=== Begin Enclosure ===
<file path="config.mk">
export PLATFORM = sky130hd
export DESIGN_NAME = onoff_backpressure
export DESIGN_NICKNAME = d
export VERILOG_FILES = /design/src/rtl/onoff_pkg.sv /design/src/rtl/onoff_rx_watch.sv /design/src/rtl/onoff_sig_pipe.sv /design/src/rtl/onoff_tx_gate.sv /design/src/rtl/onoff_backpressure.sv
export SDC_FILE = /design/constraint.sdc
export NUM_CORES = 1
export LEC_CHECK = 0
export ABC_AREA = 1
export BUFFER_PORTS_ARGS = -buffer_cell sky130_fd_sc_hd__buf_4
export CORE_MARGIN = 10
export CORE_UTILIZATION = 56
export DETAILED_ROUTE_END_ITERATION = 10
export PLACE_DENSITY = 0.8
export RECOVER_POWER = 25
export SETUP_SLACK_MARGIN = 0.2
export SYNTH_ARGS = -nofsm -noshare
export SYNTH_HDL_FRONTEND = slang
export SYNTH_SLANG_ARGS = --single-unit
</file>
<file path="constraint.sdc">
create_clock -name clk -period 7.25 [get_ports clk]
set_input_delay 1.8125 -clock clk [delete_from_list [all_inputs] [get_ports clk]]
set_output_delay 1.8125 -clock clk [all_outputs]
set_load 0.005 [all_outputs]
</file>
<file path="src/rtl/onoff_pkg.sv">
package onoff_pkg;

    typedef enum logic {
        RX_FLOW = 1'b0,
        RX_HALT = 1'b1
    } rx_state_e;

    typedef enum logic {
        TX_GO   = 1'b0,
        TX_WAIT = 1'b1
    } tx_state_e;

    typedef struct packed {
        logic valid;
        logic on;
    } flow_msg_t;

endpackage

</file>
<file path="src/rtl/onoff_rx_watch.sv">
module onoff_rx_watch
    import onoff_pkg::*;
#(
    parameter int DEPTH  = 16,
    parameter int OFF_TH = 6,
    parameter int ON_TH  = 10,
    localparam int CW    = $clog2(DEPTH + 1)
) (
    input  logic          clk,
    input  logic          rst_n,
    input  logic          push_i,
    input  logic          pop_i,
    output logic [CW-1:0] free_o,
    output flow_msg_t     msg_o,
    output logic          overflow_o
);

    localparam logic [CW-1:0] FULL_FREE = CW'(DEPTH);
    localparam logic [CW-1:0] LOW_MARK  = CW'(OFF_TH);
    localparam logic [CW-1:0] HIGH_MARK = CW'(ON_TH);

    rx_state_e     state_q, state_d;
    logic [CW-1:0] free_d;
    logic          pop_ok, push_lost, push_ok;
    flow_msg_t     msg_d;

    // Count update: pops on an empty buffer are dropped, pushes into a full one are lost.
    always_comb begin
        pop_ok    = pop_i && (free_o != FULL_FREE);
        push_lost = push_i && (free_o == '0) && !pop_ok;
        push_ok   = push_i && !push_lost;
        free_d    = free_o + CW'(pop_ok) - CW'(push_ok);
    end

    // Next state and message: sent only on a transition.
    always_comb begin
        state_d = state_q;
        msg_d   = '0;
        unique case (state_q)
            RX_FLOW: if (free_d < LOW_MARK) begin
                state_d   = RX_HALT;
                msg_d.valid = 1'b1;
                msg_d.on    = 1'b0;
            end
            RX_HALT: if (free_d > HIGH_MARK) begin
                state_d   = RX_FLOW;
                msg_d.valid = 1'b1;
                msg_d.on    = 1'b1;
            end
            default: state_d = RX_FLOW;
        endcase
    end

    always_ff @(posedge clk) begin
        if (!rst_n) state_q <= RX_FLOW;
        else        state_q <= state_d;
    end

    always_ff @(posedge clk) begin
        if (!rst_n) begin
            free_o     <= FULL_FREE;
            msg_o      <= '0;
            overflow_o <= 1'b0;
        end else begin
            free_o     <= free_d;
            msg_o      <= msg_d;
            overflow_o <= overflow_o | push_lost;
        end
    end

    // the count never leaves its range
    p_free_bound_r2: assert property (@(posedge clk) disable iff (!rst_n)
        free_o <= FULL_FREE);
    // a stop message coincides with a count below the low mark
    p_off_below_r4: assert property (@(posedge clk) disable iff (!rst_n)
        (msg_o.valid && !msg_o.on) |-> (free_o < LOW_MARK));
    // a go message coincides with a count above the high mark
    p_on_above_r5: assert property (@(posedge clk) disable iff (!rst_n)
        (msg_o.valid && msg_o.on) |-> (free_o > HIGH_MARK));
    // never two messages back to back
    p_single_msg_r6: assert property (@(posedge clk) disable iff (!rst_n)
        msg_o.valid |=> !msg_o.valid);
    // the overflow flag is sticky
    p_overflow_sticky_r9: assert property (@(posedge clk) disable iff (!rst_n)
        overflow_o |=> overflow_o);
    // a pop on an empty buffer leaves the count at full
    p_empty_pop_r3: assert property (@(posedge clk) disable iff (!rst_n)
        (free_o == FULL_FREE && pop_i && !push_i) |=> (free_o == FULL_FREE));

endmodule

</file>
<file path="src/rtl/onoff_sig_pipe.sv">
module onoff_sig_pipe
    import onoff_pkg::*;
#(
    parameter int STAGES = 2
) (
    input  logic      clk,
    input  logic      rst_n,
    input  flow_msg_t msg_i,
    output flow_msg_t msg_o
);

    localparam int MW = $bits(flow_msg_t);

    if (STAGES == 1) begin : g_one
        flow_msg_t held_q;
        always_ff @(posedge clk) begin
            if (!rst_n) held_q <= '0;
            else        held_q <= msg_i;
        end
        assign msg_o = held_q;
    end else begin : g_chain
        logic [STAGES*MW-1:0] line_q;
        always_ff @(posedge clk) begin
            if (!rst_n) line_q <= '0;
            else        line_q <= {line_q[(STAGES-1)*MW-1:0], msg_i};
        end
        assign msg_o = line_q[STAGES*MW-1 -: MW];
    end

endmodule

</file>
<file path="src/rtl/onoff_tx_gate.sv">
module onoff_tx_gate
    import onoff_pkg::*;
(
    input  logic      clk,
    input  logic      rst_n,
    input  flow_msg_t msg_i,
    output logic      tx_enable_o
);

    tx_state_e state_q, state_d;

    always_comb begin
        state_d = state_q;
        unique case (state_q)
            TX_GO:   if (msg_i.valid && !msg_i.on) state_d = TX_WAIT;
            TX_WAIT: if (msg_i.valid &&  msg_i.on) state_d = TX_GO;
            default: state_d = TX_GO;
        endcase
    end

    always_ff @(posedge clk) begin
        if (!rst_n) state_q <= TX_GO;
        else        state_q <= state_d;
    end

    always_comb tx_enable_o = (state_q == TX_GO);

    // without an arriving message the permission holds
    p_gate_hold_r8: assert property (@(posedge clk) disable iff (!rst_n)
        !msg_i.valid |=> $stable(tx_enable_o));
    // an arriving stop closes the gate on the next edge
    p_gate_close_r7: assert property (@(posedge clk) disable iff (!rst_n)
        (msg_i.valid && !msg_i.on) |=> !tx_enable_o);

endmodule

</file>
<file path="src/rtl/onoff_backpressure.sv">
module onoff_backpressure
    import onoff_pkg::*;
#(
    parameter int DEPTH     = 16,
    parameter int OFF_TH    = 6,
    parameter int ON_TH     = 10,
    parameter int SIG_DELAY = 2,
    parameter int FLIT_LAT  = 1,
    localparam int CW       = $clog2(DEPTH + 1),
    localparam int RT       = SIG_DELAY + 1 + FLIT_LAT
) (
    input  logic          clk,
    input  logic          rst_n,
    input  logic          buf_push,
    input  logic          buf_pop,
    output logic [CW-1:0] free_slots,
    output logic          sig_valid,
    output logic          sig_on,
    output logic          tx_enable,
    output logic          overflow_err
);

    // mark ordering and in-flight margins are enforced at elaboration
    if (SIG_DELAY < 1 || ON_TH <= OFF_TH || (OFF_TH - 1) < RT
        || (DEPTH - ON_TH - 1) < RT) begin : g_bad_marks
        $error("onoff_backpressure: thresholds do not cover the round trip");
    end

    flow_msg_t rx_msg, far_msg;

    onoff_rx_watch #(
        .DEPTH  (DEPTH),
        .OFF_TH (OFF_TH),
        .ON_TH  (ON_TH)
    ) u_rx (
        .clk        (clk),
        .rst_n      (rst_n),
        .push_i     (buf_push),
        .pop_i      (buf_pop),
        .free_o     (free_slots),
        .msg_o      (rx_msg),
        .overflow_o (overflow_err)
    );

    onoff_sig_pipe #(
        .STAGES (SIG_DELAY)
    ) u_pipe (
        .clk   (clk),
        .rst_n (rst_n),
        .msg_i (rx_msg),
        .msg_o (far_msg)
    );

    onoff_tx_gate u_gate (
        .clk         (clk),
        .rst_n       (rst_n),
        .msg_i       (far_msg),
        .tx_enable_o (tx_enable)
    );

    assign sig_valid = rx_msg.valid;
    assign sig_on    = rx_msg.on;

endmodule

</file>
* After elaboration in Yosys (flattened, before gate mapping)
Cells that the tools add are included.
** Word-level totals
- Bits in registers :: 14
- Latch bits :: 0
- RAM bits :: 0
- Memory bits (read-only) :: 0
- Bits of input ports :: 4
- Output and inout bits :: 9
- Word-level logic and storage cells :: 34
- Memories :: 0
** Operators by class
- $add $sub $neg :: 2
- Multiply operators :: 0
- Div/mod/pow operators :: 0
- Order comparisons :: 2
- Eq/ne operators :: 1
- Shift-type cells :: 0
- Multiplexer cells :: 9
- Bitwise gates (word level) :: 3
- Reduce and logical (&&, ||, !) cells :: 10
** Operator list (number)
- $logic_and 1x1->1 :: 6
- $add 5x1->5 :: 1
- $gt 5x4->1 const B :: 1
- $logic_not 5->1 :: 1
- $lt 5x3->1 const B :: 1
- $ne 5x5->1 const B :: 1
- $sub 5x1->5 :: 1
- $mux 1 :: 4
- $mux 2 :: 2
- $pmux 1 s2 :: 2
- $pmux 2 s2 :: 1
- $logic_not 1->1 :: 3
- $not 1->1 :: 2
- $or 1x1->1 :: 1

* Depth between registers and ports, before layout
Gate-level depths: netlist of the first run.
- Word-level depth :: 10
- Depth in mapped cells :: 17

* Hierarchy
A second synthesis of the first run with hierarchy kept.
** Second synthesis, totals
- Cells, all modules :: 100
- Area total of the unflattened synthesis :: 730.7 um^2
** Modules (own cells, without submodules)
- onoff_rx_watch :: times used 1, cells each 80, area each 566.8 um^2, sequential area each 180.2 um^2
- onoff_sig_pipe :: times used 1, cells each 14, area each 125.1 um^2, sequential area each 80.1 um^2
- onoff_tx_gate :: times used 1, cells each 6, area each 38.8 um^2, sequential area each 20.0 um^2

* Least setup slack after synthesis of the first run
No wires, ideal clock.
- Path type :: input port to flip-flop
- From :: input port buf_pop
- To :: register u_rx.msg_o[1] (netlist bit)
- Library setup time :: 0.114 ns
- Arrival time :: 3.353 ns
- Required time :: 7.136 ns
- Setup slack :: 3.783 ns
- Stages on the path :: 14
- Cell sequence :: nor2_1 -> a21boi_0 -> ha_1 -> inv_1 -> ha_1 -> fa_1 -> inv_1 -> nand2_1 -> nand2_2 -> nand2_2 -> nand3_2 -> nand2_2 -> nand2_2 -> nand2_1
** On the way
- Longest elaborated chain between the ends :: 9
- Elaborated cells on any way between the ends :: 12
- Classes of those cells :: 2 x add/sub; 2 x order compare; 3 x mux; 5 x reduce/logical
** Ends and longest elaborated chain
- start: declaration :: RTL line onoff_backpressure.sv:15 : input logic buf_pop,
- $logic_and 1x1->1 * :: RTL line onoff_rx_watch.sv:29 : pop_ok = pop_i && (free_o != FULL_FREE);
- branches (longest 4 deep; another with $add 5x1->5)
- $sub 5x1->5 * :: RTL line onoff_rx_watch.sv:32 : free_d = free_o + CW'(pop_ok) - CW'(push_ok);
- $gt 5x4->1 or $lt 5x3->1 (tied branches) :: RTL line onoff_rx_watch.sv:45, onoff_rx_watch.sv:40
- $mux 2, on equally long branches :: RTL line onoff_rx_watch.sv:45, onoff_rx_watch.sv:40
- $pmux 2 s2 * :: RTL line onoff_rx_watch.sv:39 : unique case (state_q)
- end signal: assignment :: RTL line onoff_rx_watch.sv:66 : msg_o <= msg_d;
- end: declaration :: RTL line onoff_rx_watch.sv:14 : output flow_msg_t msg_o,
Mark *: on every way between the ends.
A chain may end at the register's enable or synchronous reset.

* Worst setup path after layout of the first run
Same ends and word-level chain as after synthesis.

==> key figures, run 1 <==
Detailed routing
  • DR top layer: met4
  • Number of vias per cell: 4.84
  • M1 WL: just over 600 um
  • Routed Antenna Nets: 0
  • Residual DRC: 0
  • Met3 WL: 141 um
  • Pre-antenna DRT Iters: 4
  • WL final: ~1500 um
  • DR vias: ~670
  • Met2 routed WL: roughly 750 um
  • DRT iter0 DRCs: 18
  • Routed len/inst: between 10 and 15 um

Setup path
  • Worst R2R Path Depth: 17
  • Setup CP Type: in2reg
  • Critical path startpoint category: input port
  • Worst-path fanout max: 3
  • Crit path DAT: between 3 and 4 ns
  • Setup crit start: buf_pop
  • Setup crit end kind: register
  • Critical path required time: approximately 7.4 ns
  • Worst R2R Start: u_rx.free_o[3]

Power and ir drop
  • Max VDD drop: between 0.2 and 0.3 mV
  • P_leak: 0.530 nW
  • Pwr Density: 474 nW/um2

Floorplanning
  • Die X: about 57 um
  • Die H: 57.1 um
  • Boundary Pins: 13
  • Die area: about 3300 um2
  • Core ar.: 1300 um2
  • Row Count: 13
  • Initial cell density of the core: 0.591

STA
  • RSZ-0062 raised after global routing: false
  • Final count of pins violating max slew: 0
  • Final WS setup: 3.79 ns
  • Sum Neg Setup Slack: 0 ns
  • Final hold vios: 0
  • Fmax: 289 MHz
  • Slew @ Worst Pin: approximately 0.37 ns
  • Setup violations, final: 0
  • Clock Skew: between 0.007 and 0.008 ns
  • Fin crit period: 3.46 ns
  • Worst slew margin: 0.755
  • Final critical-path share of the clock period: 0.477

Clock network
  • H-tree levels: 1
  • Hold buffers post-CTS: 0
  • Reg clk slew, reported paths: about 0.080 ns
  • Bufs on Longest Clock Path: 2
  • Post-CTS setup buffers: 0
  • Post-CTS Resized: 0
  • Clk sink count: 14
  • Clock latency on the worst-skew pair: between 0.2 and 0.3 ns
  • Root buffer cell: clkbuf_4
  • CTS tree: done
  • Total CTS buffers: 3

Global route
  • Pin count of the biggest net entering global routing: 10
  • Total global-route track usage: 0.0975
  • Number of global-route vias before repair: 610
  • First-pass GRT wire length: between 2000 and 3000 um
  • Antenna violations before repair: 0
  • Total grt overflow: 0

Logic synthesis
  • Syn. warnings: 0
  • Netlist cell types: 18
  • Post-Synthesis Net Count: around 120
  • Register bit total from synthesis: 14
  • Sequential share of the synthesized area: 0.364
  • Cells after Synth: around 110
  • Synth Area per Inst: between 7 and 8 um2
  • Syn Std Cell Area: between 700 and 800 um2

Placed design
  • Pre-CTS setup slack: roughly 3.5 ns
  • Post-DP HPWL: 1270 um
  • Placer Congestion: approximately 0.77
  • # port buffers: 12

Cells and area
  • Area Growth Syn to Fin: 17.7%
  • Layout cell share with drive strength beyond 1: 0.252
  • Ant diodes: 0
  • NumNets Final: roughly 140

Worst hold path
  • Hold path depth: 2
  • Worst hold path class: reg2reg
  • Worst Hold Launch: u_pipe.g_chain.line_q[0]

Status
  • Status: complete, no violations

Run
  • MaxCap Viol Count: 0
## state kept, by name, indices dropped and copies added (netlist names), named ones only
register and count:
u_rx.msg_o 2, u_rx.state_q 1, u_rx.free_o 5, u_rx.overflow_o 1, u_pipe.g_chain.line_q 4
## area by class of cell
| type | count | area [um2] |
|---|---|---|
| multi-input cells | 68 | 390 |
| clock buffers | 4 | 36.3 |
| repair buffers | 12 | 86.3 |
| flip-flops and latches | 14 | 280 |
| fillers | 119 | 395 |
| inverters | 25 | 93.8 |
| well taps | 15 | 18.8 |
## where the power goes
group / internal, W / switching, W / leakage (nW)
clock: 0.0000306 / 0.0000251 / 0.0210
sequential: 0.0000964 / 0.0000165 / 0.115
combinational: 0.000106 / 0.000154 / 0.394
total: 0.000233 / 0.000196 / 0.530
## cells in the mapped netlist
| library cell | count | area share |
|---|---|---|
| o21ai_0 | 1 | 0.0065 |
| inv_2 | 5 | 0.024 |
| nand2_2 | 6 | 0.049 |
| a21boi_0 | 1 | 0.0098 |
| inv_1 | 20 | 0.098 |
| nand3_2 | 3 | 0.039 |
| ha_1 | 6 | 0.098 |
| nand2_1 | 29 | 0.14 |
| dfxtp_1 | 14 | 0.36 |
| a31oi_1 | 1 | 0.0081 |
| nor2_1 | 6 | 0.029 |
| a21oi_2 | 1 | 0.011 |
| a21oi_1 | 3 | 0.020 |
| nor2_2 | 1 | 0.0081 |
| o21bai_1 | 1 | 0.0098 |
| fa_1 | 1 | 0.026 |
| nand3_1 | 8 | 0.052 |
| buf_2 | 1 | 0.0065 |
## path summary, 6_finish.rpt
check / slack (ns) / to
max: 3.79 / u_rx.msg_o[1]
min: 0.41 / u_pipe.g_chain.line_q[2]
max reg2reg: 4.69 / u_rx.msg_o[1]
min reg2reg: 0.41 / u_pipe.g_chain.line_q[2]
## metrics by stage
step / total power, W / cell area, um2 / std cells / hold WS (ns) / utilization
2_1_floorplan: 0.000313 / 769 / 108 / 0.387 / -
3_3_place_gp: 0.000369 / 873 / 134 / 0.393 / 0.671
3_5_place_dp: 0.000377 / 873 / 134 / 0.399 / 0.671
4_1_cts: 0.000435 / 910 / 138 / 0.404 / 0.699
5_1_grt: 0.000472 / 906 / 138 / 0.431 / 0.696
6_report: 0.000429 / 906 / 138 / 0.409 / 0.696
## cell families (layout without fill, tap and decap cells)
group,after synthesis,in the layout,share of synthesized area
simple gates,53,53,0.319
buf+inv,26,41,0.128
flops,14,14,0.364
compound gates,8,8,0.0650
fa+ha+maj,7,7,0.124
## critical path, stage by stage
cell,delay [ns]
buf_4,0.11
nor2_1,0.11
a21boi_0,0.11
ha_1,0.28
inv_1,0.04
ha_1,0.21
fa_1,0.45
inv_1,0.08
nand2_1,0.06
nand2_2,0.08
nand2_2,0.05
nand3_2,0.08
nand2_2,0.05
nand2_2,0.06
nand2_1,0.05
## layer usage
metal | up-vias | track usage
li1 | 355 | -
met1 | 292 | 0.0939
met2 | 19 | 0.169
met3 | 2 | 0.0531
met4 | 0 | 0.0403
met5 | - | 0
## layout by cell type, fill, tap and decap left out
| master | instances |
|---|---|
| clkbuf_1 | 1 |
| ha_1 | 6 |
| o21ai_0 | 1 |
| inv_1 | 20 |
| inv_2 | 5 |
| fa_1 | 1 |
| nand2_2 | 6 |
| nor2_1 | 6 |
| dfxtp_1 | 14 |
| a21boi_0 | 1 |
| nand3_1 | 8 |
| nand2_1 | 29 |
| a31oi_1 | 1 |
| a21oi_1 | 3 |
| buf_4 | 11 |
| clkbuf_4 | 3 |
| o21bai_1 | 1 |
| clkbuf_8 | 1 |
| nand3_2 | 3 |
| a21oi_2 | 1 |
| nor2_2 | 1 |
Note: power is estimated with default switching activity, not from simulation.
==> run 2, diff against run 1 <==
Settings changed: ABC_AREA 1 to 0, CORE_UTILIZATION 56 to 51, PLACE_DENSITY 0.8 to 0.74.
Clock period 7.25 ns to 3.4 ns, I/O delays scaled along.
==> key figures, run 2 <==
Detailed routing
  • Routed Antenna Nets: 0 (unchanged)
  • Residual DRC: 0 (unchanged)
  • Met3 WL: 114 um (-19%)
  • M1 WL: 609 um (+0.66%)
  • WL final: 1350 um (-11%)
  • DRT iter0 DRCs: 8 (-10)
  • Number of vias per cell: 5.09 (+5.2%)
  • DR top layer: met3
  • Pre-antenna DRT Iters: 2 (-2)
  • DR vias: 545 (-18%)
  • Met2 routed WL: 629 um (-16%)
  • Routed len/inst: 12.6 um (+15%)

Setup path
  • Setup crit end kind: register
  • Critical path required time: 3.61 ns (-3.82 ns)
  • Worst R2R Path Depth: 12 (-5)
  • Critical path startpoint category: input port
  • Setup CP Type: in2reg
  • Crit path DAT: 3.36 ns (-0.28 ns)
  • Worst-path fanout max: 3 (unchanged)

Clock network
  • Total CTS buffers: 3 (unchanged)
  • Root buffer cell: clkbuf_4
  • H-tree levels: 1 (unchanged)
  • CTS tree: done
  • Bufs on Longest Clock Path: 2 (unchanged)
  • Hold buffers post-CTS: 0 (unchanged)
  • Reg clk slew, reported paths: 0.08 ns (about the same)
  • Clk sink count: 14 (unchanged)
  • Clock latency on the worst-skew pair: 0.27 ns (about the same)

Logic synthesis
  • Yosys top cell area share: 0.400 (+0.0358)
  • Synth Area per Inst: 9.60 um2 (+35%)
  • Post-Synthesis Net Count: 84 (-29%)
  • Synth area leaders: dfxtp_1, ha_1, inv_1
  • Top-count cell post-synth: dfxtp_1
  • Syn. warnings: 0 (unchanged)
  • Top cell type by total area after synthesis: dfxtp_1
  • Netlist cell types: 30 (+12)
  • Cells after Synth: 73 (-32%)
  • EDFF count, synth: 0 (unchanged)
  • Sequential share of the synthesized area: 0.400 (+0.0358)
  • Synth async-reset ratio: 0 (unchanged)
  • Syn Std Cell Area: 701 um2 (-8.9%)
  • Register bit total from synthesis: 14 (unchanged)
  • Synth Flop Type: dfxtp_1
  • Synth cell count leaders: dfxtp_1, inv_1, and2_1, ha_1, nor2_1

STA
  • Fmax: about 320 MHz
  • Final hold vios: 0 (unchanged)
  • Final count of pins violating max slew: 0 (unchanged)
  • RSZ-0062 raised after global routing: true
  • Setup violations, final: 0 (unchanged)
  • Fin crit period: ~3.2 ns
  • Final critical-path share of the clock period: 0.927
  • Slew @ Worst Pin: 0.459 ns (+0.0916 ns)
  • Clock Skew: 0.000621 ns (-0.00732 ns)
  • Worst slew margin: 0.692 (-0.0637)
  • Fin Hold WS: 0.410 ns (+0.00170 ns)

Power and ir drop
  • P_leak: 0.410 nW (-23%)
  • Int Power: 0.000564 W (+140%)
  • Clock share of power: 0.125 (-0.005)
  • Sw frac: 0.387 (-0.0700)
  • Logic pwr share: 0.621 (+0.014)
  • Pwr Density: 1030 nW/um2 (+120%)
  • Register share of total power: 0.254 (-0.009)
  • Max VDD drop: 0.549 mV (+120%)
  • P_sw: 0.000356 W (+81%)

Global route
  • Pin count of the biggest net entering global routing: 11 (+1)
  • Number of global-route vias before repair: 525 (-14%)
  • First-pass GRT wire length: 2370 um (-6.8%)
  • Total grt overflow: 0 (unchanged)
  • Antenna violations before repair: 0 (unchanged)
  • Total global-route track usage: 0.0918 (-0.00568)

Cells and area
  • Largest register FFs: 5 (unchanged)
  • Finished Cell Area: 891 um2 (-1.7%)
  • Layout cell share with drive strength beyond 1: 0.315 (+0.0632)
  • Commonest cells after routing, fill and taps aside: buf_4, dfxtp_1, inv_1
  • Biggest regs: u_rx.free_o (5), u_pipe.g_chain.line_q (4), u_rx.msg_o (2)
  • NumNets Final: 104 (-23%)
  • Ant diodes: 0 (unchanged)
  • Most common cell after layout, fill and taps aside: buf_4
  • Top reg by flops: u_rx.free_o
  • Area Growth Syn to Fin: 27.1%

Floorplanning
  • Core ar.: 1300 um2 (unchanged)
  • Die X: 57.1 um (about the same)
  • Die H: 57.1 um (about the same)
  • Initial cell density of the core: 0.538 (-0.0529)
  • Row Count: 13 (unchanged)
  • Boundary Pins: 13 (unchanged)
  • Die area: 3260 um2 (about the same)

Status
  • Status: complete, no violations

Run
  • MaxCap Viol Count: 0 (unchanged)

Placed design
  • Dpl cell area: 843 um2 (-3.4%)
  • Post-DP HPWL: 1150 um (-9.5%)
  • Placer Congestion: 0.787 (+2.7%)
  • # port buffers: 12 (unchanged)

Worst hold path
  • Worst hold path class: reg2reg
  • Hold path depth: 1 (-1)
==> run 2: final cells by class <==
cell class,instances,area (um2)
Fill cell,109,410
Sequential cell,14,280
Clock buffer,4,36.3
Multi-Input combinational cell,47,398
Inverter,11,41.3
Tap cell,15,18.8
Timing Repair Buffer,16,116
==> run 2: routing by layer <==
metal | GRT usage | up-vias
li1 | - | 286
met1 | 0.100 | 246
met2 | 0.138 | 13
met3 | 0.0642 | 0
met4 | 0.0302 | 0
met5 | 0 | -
=== End Enclosure ===
* Problem details:
As listed above, the lines from the line with "frac: 0.387 (-0.0700)" to the line with "891 um2 (-1.7%)" are to be echoed exactly, with both ends included and nothing added.

* Written response:
  • Sw frac: 0.387 (-0.0700)
  • Logic pwr share: 0.621 (+0.014)
  • Pwr Density: 1030 nW/um2 (+120%)
  • Register share of total power: 0.254 (-0.009)
  • Max VDD drop: 0.549 mV (+120%)
  • P_sw: 0.000356 W (+81%)

Global route
  • Pin count of the biggest net entering global routing: 11 (+1)
  • Number of global-route vias before repair: 525 (-14%)
  • First-pass GRT wire length: 2370 um (-6.8%)
  • Total grt overflow: 0 (unchanged)
  • Antenna violations before repair: 0 (unchanged)
  • Total global-route track usage: 0.0918 (-0.00568)

Cells and area
  • Largest register FFs: 5 (unchanged)
  • Finished Cell Area: 891 um2 (-1.7%)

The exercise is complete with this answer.